Segment Start: INPUT DATA

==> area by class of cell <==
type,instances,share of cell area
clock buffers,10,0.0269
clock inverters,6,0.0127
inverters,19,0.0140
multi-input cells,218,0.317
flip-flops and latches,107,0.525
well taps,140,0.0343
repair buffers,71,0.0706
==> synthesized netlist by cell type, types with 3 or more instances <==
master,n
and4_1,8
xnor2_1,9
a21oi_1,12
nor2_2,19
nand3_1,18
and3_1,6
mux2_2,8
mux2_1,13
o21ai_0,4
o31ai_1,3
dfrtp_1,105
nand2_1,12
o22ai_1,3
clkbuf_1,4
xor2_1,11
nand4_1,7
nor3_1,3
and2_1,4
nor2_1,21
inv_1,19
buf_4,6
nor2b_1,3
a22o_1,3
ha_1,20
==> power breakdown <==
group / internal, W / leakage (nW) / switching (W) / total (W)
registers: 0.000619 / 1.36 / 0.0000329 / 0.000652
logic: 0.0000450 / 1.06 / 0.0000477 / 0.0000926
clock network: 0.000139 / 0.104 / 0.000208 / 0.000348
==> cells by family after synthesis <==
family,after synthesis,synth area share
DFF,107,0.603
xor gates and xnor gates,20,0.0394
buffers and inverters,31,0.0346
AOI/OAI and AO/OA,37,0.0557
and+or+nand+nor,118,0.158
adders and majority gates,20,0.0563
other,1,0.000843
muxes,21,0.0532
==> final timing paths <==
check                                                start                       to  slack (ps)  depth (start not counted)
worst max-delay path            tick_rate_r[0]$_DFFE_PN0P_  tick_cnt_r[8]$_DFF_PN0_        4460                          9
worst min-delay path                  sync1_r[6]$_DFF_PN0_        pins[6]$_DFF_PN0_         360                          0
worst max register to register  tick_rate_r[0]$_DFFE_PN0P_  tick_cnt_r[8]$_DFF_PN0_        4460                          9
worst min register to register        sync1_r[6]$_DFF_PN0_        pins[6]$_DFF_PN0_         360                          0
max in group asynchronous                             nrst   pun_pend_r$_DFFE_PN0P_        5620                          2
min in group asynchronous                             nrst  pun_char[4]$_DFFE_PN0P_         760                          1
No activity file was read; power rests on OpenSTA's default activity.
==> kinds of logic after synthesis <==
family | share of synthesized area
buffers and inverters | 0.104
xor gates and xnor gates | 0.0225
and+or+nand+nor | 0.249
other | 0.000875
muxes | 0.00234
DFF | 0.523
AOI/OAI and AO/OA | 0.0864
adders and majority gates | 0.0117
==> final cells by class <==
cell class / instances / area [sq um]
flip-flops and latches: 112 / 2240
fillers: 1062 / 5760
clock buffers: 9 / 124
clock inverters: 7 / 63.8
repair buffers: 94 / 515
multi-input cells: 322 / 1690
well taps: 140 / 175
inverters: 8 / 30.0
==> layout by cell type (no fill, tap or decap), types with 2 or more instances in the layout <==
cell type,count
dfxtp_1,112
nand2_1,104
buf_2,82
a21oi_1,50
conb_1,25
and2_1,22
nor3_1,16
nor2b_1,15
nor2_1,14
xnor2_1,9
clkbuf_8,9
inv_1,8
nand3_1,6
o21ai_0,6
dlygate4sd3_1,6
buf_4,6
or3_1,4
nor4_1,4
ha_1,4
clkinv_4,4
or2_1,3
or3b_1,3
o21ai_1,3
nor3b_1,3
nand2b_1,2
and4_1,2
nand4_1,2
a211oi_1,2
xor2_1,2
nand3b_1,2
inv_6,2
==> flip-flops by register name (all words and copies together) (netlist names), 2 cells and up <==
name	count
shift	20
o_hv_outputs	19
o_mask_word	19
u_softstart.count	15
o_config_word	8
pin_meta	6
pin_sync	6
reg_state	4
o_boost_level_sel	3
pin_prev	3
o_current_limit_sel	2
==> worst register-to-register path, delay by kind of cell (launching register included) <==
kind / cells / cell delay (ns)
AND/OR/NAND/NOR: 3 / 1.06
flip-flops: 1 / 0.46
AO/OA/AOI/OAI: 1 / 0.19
[config.mk]
export PLATFORM = sky130hd
export DESIGN_NAME = bnh_host_port
export DESIGN_NICKNAME = d
export VERILOG_FILES = /design/src/rtl/bnh_pkg.sv /design/src/rtl/bnh_pair_buf.sv /design/src/rtl/bnh_host_port.sv
export SDC_FILE = /design/constraint.sdc
export NUM_CORES = 1
export LEC_CHECK = 0
export ABC_AREA = 1
export BUFFER_PORTS_ARGS = -buffer_cell sky130_fd_sc_hd__buf_2
export CAP_MARGIN = 10
export CORE_UTILIZATION = 40
export CTS_CLUSTER_DIAMETER = 50
export CTS_CLUSTER_SIZE = 8
export DETAILED_ROUTE_END_ITERATION = 10
export SYNTH_ARGS = -nofsm -noshare
export SYNTH_HDL_FRONTEND = slang
export SYNTH_SLANG_ARGS = --single-unit
export TNS_END_PERCENT = 50
[constraint.sdc]
create_clock -name core_clk_i -period 1.5 [get_ports core_clk_i]
set_clock_uncertainty 0.05 [all_clocks]
set_input_delay 0.15 -clock core_clk_i [delete_from_list [all_inputs] [get_ports core_clk_i]]
set_output_delay 0.15 -clock core_clk_i [all_outputs]
set_load 0.02 [all_outputs]
[src/rtl/bnh_pkg.sv]
// Constants, states and timing for the bus node host serial port
package bnh_pkg;

  // ****************************************************************
  // Timing
  // ****************************************************************
  localparam int CLK_PERIOD_NS = 50;
  localparam int BIT_TIME_NS = 128000;
  localparam int BIT_CYC = BIT_TIME_NS / CLK_PERIOD_NS;
  localparam int GAP_BITS = 10;
  localparam int DATA_BITS = 8;
  localparam int CNT_W = 16;

  // ****************************************************************
  // Pin synchroniser lanes and reset values
  // ****************************************************************
  localparam int PIN_MODE = 0;
  localparam int PIN_CS_N = 1;
  localparam int PIN_BUS = 2;
  localparam int PIN_SDI = 3;
  localparam int PIN_CTRL = 4;
  localparam int PIN_N = 5;
  localparam logic [4:0] PIN_RST = 5'h1f;
  localparam logic IDLE_N_RST = 1'b0;

  // Frame sequencer states
  typedef enum logic [2:0] {ST_IDLE, ST_START, ST_DATA, ST_STOP, ST_BLOCK} bnh_state_e;

endpackage

[src/rtl/bnh_pair_buf.sv]
// Two-entry valid/ready buffer for received bytes
`timescale 1ns/100ps
module bnh_pair_buf #(
  parameter int WIDTH = 8
) (
  // Clock and reset
  input wire logic clk_i,
  input wire logic arst_n_i,
  // Filling side
  input wire logic in_valid_i,
  input wire logic [WIDTH-1:0] in_data_i,
  output logic in_ready_o,
  // Draining side
  output logic out_valid_o,
  output logic [WIDTH-1:0] out_data_o,
  input wire logic out_ready_i
);

  logic [WIDTH-1:0] tail_r;
  logic tail_v_r;
  logic push;
  logic pop;

  // Ready only while the second slot is free, so a stall never overwrites
  assign in_ready_o = !tail_v_r;
  assign push = in_valid_i && !tail_v_r;
  assign pop = out_valid_o && out_ready_i;

  // Head slot drives the output straight from a flop
  always_ff @(posedge clk_i or negedge arst_n_i) begin
    if (!arst_n_i) begin
      out_valid_o <= 1'b0;
      out_data_o <= '0;
    end else if (pop) begin
      out_valid_o <= tail_v_r || push;
      out_data_o <= tail_v_r ? tail_r : in_data_i;
    end else if (push && !out_valid_o) begin
      out_valid_o <= 1'b1;
      out_data_o <= in_data_i;
    end
  end

  // Tail slot fills only behind a waiting head
  always_ff @(posedge clk_i or negedge arst_n_i) begin
    if (!arst_n_i) begin
      tail_v_r <= 1'b0;
      tail_r <= '0;
    end else if (pop) begin
      tail_v_r <= 1'b0;
    end else if (push && out_valid_o) begin
      tail_v_r <= 1'b1;
      tail_r <= in_data_i;
    end
  end

endmodule

[src/rtl/bnh_host_port.sv]
// Host serial port of the bus node: framing, shift clock, control handshake
`timescale 1ns/100ps
module bnh_host_port #(
  parameter int BIT_CYC = bnh_pkg::BIT_CYC,
  parameter int GAP_CYC = bnh_pkg::BIT_CYC * bnh_pkg::GAP_BITS
) (
  // Clock and reset
  input wire logic core_clk_i,
  input wire logic arst_n_i,
  // Mode straps from the host
  input wire logic mode_i,
  input wire logic cs_n_i,
  // Host data and shift clock
  input wire logic host_sdi_i,
  output logic host_sdo_o,
  output logic sck_o,
  // Open-drain control line
  input wire logic ctrl_i,
  output logic ctrl_o,
  output logic ctrl_oe_o,
  // Bus receiver and driver, high is recessive
  input wire logic bus_rx_i,
  output logic bus_tx_o,
  // Bus idle indication
  output logic idle_n_o,
  // Received bytes, user side
  output logic rx_valid_o,
  output logic [7:0] rx_byte_o,
  input wire logic rx_ready_i
);

  localparam logic [15:0] PH_Q = 16'(BIT_CYC / 4);
  localparam logic [15:0] PH_H = 16'(BIT_CYC / 2);
  localparam logic [15:0] PH_3Q = 16'((BIT_CYC * 3) / 4);
  localparam logic [15:0] PH_END = 16'(BIT_CYC - 1);
  localparam logic [15:0] GAP_END = 16'(GAP_CYC);
  localparam logic [2:0] IDX_LAST = 3'(bnh_pkg::DATA_BITS - 1);

  // Synchronous slave-host mode: mode high, chip select low
  function automatic logic is_sync(input logic m, input logic cs_n);
    is_sync = m && !cs_n;
  endfunction

  // UART-style mode: mode high, chip select high
  function automatic logic is_uart(input logic m, input logic cs_n);
    is_uart = m && cs_n;
  endfunction

  logic [bnh_pkg::PIN_N-1:0] meta_r;
  logic [bnh_pkg::PIN_N-1:0] pin_r;
  bnh_pkg::bnh_state_e state_r;
  logic [15:0] ph_r;
  logic [2:0] idx_r;
  logic [15:0] gap_r;
  logic [7:0] shift_r;
  logic tx_act_r;
  logic armed_r;
  logic push_r;
  logic buf_ready;
  logic sync_m;
  logic uart_m;
  logic bus_s;
  logic gap_done;
  logic host_req;

  // ****************************************************************
  // Pin synchronisers
  // ****************************************************************
  // Two flops per lane; only the second is ever read
  always_ff @(posedge core_clk_i or negedge arst_n_i) begin
    if (!arst_n_i) begin
      meta_r <= bnh_pkg::PIN_RST;
      pin_r <= bnh_pkg::PIN_RST;
    end else begin
      meta_r <= {ctrl_i, host_sdi_i, bus_rx_i, cs_n_i, mode_i};
      pin_r <= meta_r;
    end
  end

  assign sync_m = is_sync(pin_r[bnh_pkg::PIN_MODE], pin_r[bnh_pkg::PIN_CS_N]);
  assign uart_m = is_uart(pin_r[bnh_pkg::PIN_MODE], pin_r[bnh_pkg::PIN_CS_N]);
  assign bus_s = pin_r[bnh_pkg::PIN_BUS];
  assign gap_done = (gap_r == GAP_END);
  // A full buffer stalls new transmit requests, so no reflected byte is lost
  assign host_req = sync_m && !pin_r[bnh_pkg::PIN_CTRL] && armed_r && !ctrl_oe_o
    && state_r == bnh_pkg::ST_IDLE && buf_ready;

  // ****************************************************************
  // End of message gap and idle output
  // ****************************************************************
  // Saturating count of quiet bus cycles; starts saturated so idle shows low
  always_ff @(posedge core_clk_i or negedge arst_n_i) begin
    if (!arst_n_i) begin
      gap_r <= GAP_END;
      idle_n_o <= bnh_pkg::IDLE_N_RST;
    end else begin
      if (!bus_s) begin
        gap_r <= '0;
      end else if (!gap_done) begin
        gap_r <= gap_r + 16'h0001;
      end
      idle_n_o <= !(bus_s && gap_done);
    end
  end

  // ****************************************************************
  // Frame sequencer
  // ****************************************************************
  // Bit timing follows the received bus signal, own transmission included
  always_ff @(posedge core_clk_i or negedge arst_n_i) begin
    if (!arst_n_i) begin
      state_r <= bnh_pkg::ST_IDLE;
      ph_r <= '0;
      idx_r <= '0;
    end else begin
      ph_r <= (ph_r == PH_END) ? 16'h0000 : ph_r + 16'h0001;
      case (state_r)
        bnh_pkg::ST_IDLE: begin
          ph_r <= '0;
          if (!bus_s) begin
            state_r <= bnh_pkg::ST_START;
          end
        end
        bnh_pkg::ST_START: begin
          if (ph_r == PH_H && bus_s) begin
            state_r <= bnh_pkg::ST_IDLE;
          end else if (ph_r == PH_END) begin
            state_r <= bnh_pkg::ST_DATA;
            idx_r <= '0;
          end
        end
        bnh_pkg::ST_DATA: begin
          if (ph_r == PH_END) begin
            idx_r <= idx_r + 3'h1;
            if (idx_r == IDX_LAST) begin
              state_r <= bnh_pkg::ST_STOP;
            end
          end
        end
        bnh_pkg::ST_STOP: begin
          if (ph_r == PH_H) begin
            state_r <= bus_s ? bnh_pkg::ST_IDLE : bnh_pkg::ST_BLOCK;
          end
        end
        bnh_pkg::ST_BLOCK: begin
          // Refuse everything until the gap, then restart the clock generator
          ph_r <= '0;
          if (gap_done && bus_s) begin
            state_r <= bnh_pkg::ST_IDLE;
          end
        end
        default: begin
          state_r <= bnh_pkg::ST_IDLE;
        end
      endcase
    end
  end

  // ****************************************************************
  // Shift clock and data exchange with the host
  // ****************************************************************
  // Rise at bit start, fall at three quarters, only inside data bits
  always_ff @(posedge core_clk_i or negedge arst_n_i) begin
    if (!arst_n_i) begin
      sck_o <= 1'b0;
    end else if (sync_m && state_r == bnh_pkg::ST_DATA && ph_r == '0) begin
      sck_o <= 1'b1;
    end else if (ph_r == PH_3Q || state_r != bnh_pkg::ST_DATA) begin
      sck_o <= 1'b0;
    end
  end

  // Bus bit sampled mid-bit goes to the host; UART mode echoes the bus
  always_ff @(posedge core_clk_i or negedge arst_n_i) begin
    if (!arst_n_i) begin
      host_sdo_o <= 1'b1;
      shift_r <= '0;
    end else if (uart_m) begin
      host_sdo_o <= bus_s;
    end else if (sync_m && state_r == bnh_pkg::ST_DATA && ph_r == PH_H) begin
      host_sdo_o <= bus_s;
      shift_r <= {bus_s, shift_r[7:1]};
    end
  end

  // Good frame enters the buffer at mid stop bit; full buffer drops it
  always_ff @(posedge core_clk_i or negedge arst_n_i) begin
    if (!arst_n_i) begin
      push_r <= 1'b0;
    end else begin
      push_r <= state_r == bnh_pkg::ST_STOP && ph_r == PH_H && bus_s && sync_m;
    end
  end

  // ****************************************************************
  // Bus driver
  // ****************************************************************
  // Host bit taken a quarter bit after the rising edge, once it has settled
  always_ff @(posedge core_clk_i or negedge arst_n_i) begin
    if (!arst_n_i) begin
      bus_tx_o <= 1'b1;
      tx_act_r <= 1'b0;
    end else if (uart_m) begin
      bus_tx_o <= pin_r[bnh_pkg::PIN_SDI];
      tx_act_r <= 1'b0;
    end else if (host_req) begin
      bus_tx_o <= 1'b0;
      tx_act_r <= 1'b1;
    end else if (tx_act_r && state_r == bnh_pkg::ST_DATA && ph_r == PH_Q) begin
      bus_tx_o <= pin_r[bnh_pkg::PIN_SDI];
    end else if (state_r == bnh_pkg::ST_STOP || state_r == bnh_pkg::ST_BLOCK) begin
      bus_tx_o <= 1'b1;
      tx_act_r <= 1'b0;
    end
  end

  // ****************************************************************
  // Control line
  // ****************************************************************
  // Open drain: driven value is always low, enable holds the line down
  always_ff @(posedge core_clk_i or negedge arst_n_i) begin
    if (!arst_n_i) begin
      ctrl_o <= 1'b0;
      ctrl_oe_o <= 1'b0;
      armed_r <= 1'b0;
    end else begin
      ctrl_o <= 1'b0;
      // One request per pull: re-armed only after the host lets go
      if (pin_r[bnh_pkg::PIN_CTRL] && !ctrl_oe_o) begin
        armed_r <= 1'b1;
      end else if (host_req) begin
        armed_r <= 1'b0;
      end
      if (host_req) begin
        ctrl_oe_o <= 1'b1;
      end else if (sync_m && state_r == bnh_pkg::ST_START && ph_r == PH_END) begin
        ctrl_oe_o <= 1'b1;
      end else if (state_r == bnh_pkg::ST_DATA && idx_r == IDX_LAST && ph_r == PH_H) begin
        ctrl_oe_o <= 1'b0;
      end else if (state_r == bnh_pkg::ST_BLOCK || !sync_m) begin
        ctrl_oe_o <= 1'b0;
      end
    end
  end

  bnh_pair_buf #(
    .WIDTH(8)
  ) u_buf (
    .clk_i(core_clk_i),
    .arst_n_i(arst_n_i),
    .in_valid_i(push_r),
    .in_data_i(shift_r),
    .in_ready_o(buf_ready),
    .out_valid_o(rx_valid_o),
    .out_data_o(rx_byte_o),
    .out_ready_i(rx_ready_i)
  );
endmodule

==> summary.md <==
| Metric | Value |
|---|---|
| GPL Wtd Cong | 0.8625 |
| Fin. Hold Viols | 0 |
| Leak | 2.500 nW |
| Ant diodes | 0 |
| DIE AREA | 10320 µm² |
| Violated checks | negative setup slack |
| Final HPWL DP | 6.160 mm |
| Vias per std cell | 4.753 |
| Arr. time, crit path | 1830 ps |
| Final slew viol count | 0 |
| CP max FO | 7 |
| Seq/Total Area, Yosys | 52.21% |
| Drt pass-1 iters | 4 |
| VDD IR max | 0.0005891 V |
| Die Height | 101.6 µm |
| Fraction of layout cells with a size suffix above 1 | 41.20% |
| Total gr overflow | 0 |
| I/O Buffers | 21 |
| DRT iter0 DRCs | 105 |
| Yosys warning count | 0 |
| Area Overhead vs Synth | 35.17% |
| Most area-hungry cell type in the Yosys netlist | dfrtp_1 |
| Antenna-violating nets left | 0 |
| Top-count cell post-synth | nand2_1 |
| Final Setup Violations | 31 |
| Vias in the first global route | 3249 |
| CP startpoint kind | flip-flop |
| Pwr per Cell Area | 794.7 nW/µm² |
| Post-synth top area share | 42.27% |
| Routed len/inst | 12.80 µm |
| # Max-Cap Violations | 0 |
| Util after Layout | 56.94% |
| Final WS setup | -125.4 ps |
| Die W | 101.6 µm |
| CTS Buf Count | 9 |
| Total design power | 4.261 mW |
| CORE AREA | 9415 µm² |
| Post-Synthesis Mean Instance Area | 8.604 µm² |
| First-pass GRT wire length | 14.57 mm |
| Post-layout minimum cycle time | 1625 ps |
| Initial Utilization | 42.13% |
| Netlist cell types | 38 |
| Status | finished with violations |
| Fmax achieved | 0.6152 GHz |
| Reg2reg start | ph_r[1] |
| Final nets | 577 |
| CTS H-tree depth | 3 |
| Register-to-register setup slack | -130 ps |
| Syn Inst Count | 461 |
| Worst EP required | 1700 ps |
| Hold/Removal Path Class | input pin to async pin |
| Initial antenna violation count | 0 |
| Post-Route Setup TNS | -2715 ps |
| Worst R2R Path Depth | 8 |
| Mapped Area | 3966 µm² |
| RSZ-0062 raised after global routing | true |
| Post-route clock period utilization | 108.4% |
| CTS tree | done |
| Main synth FF type | dfrtp_1 |
| CTS Buffer Depth | 2 |
| CTS Root Cell | clkbuf_8 |
| GRT Total Usage | 18.14% |
| # rows | 35 |
| Ports | 23 |
| Post-synth top cells | nand2_1 (90), dfrtp_1 (67), inv_1 (56), nor2_1 (53), nand3_1 (34) |
| Mapped Nets | 475 |
| Clock Sinks | 82 |
| Synth top area cells | dfrtp_1 (42%), dfstp_2 (9.9%), nand2_1 (8.5%) |
| Detailed-route wire length | 8.919 mm |
| CTS clock-pin slew for the worst setup and hold paths | 90 ps |
| RR Endpoint | ph_r[7] |
| DRC Markers | 0 |
| Crit path capture type | flip-flop |
| Synth Register Bits | 82 |
| Via count | 3313 |
| Setup Crit Path Kind | flip-flop to flip-flop |
| Number of synthesized flops with an enable pin | 0 |
| Clock latency on the worst-skew pair | 360 ps |
| Largest net degree at the start of global routing | 34 |
| Fill count | 819 |
| Async set-reset flop share out of synthesis | 100.0% |
| Worst slack, placed | -73.93 ps |
[area by class of cell]
| class | instances | area (µm²) | area share, % |
|---|---|---|---|
| clock buffers | 9 | 123.9 | 2.310 |
| inverters | 63 | 244.0 | 4.551 |
| multi-input cells | 309 | 1924 | 35.89 |
| repair buffers | 98 | 767.0 | 14.31 |
| well taps | 129 | 161.4 | 3.011 |
| clock inverters | 7 | 66.31 | 1.237 |
| flip-flops and latches | 82 | 2074 | 38.69 |
[critical path, stage by stage (launching register included)]
cell and delay [ps]:
dfrtp_1 440, ha_4 180, nand3_4 80, nor3_4 300, nand2_2 120, inv_4 120
nor2_4 80, inv_4 100, nor2_2 40
[metal layers]
layer | GRT usage (%) | vias to the layer above | wire [µm]
met5 | 0 | - | 0
met4 | 7.915 | 0 | 110
met3 | 4.210 | 10 | 197
met2 | 27.96 | 44 | 4293
met1 | 24.45 | 1563 | 4317
li1 | - | 1696 | -
[per-stage QoR]
| step | hold slack (ps) | std cells | cell area, µm² |
|---|---|---|---|
| 2_1_floorplan | -195.6 | 461 | 3966 |
| 3_3_place_gp | 85.42 | 654 | 4588 |
| 3_5_place_dp | 91.48 | 654 | 4588 |
| 4_1_cts | 229.2 | 685 | 5002 |
| 5_1_grt | 266.9 | 697 | 5361 |
| 6_report | 235.1 | 697 | 5361 |
[registers in the layout, summed over array words and instances, names as in the netlist]
register	flops
gap_r	16
ph_r	16
shift_r	8
u_buf.out_data_o	8
u_buf.tail_r	8
meta_r	5
pin_r	5
idx_r	3
state_r	3
armed_r	1
bus_tx_o	1
ctrl_oe_o	1
host_sdo_o	1
idle_n_o	1
push_r	1
sck_o	1
tx_act_r	1
u_buf.out_valid_o	1
u_buf.tail_v_r	1
[worst max path at each step]
stage	startpoint	endpoint	slack, ps	cells past startpoint
after detailed placement	ph_r[0]	state_r[1]	-70	11
after global routing	ph_r[0]	state_r[1]	-230	11
final	ph_r[1]	ph_r[7]	-130	8
after floorplan	gap_r[10]	state_r[1]	10	11
after global placement	ph_r[0]	state_r[1]	-30	11
after CTS	ph_r[0]	ph_r[0]	-40	8
[cell families after synthesis]
logic type               Yosys count  share of synthesized area (%)
AO/OA/AOI/OAI                     67                          10.00
flip-flops                        82                          52.21
other                              1                        0.09455
multiplexers                       1                         0.2839
buffers and inverters             70                          7.256
XOR/XNOR                           8                          1.767
AND/OR/NAND/NOR                  226                          26.50
adder cells (fa/ha/maj)            6                          1.893
[report_power, final]
| part | switching (mW) | internal (mW) |
|---|---|---|
| clock | 0.928 | 0.648 |
| combinational | 0.209 | 0.139 |
| sequential | 0.0411 | 2.30 |
[cells in the final DEF, fill, tap and decap left out, types with 5 or more instances in the layout]
cell,count
a21oi_1,12
a21oi_2,5
a31oi_1,10
buf_2,20
buf_4,63
buf_6,5
clkbuf_8,9
dfrtp_1,64
dfstp_2,15
dlygate4sd3_1,7
inv_1,53
inv_2,7
nand2_1,69
nand2_2,23
nand2_4,5
nand3_1,29
nand3_2,6
nand4_1,8
nor2_1,38
nor2_2,17
nor2_4,9
nor3_1,9
nor3_2,6
o21ai_0,14
o21ai_1,6
o21ai_2,14
xor2_1,6
[timing repair]
| action | CTS | global route |
|---|---|---|
| endpoints found under the setup margin | 29 | 53 |
| resized for setup | 24 | 74 |
| setup buffers | 7 | 13 |
| pin swaps | 3 | 26 |
| endpoints found under the hold margin | 27 | 0 |
| cloned | 1 | 0 |
| hold buffers | 7 | 0 |
No activity file was read; power rests on OpenSTA's default activity.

Segment End: INPUT DATA

* **PROBLEM REQUIREMENTS**:
The expected answer is a copy of each line in the records that holds the word "majority".

* **SOLUTION TO THIS PROBLEM**:
adders and majority gates,20,0.0563
adders and majority gates | 0.0117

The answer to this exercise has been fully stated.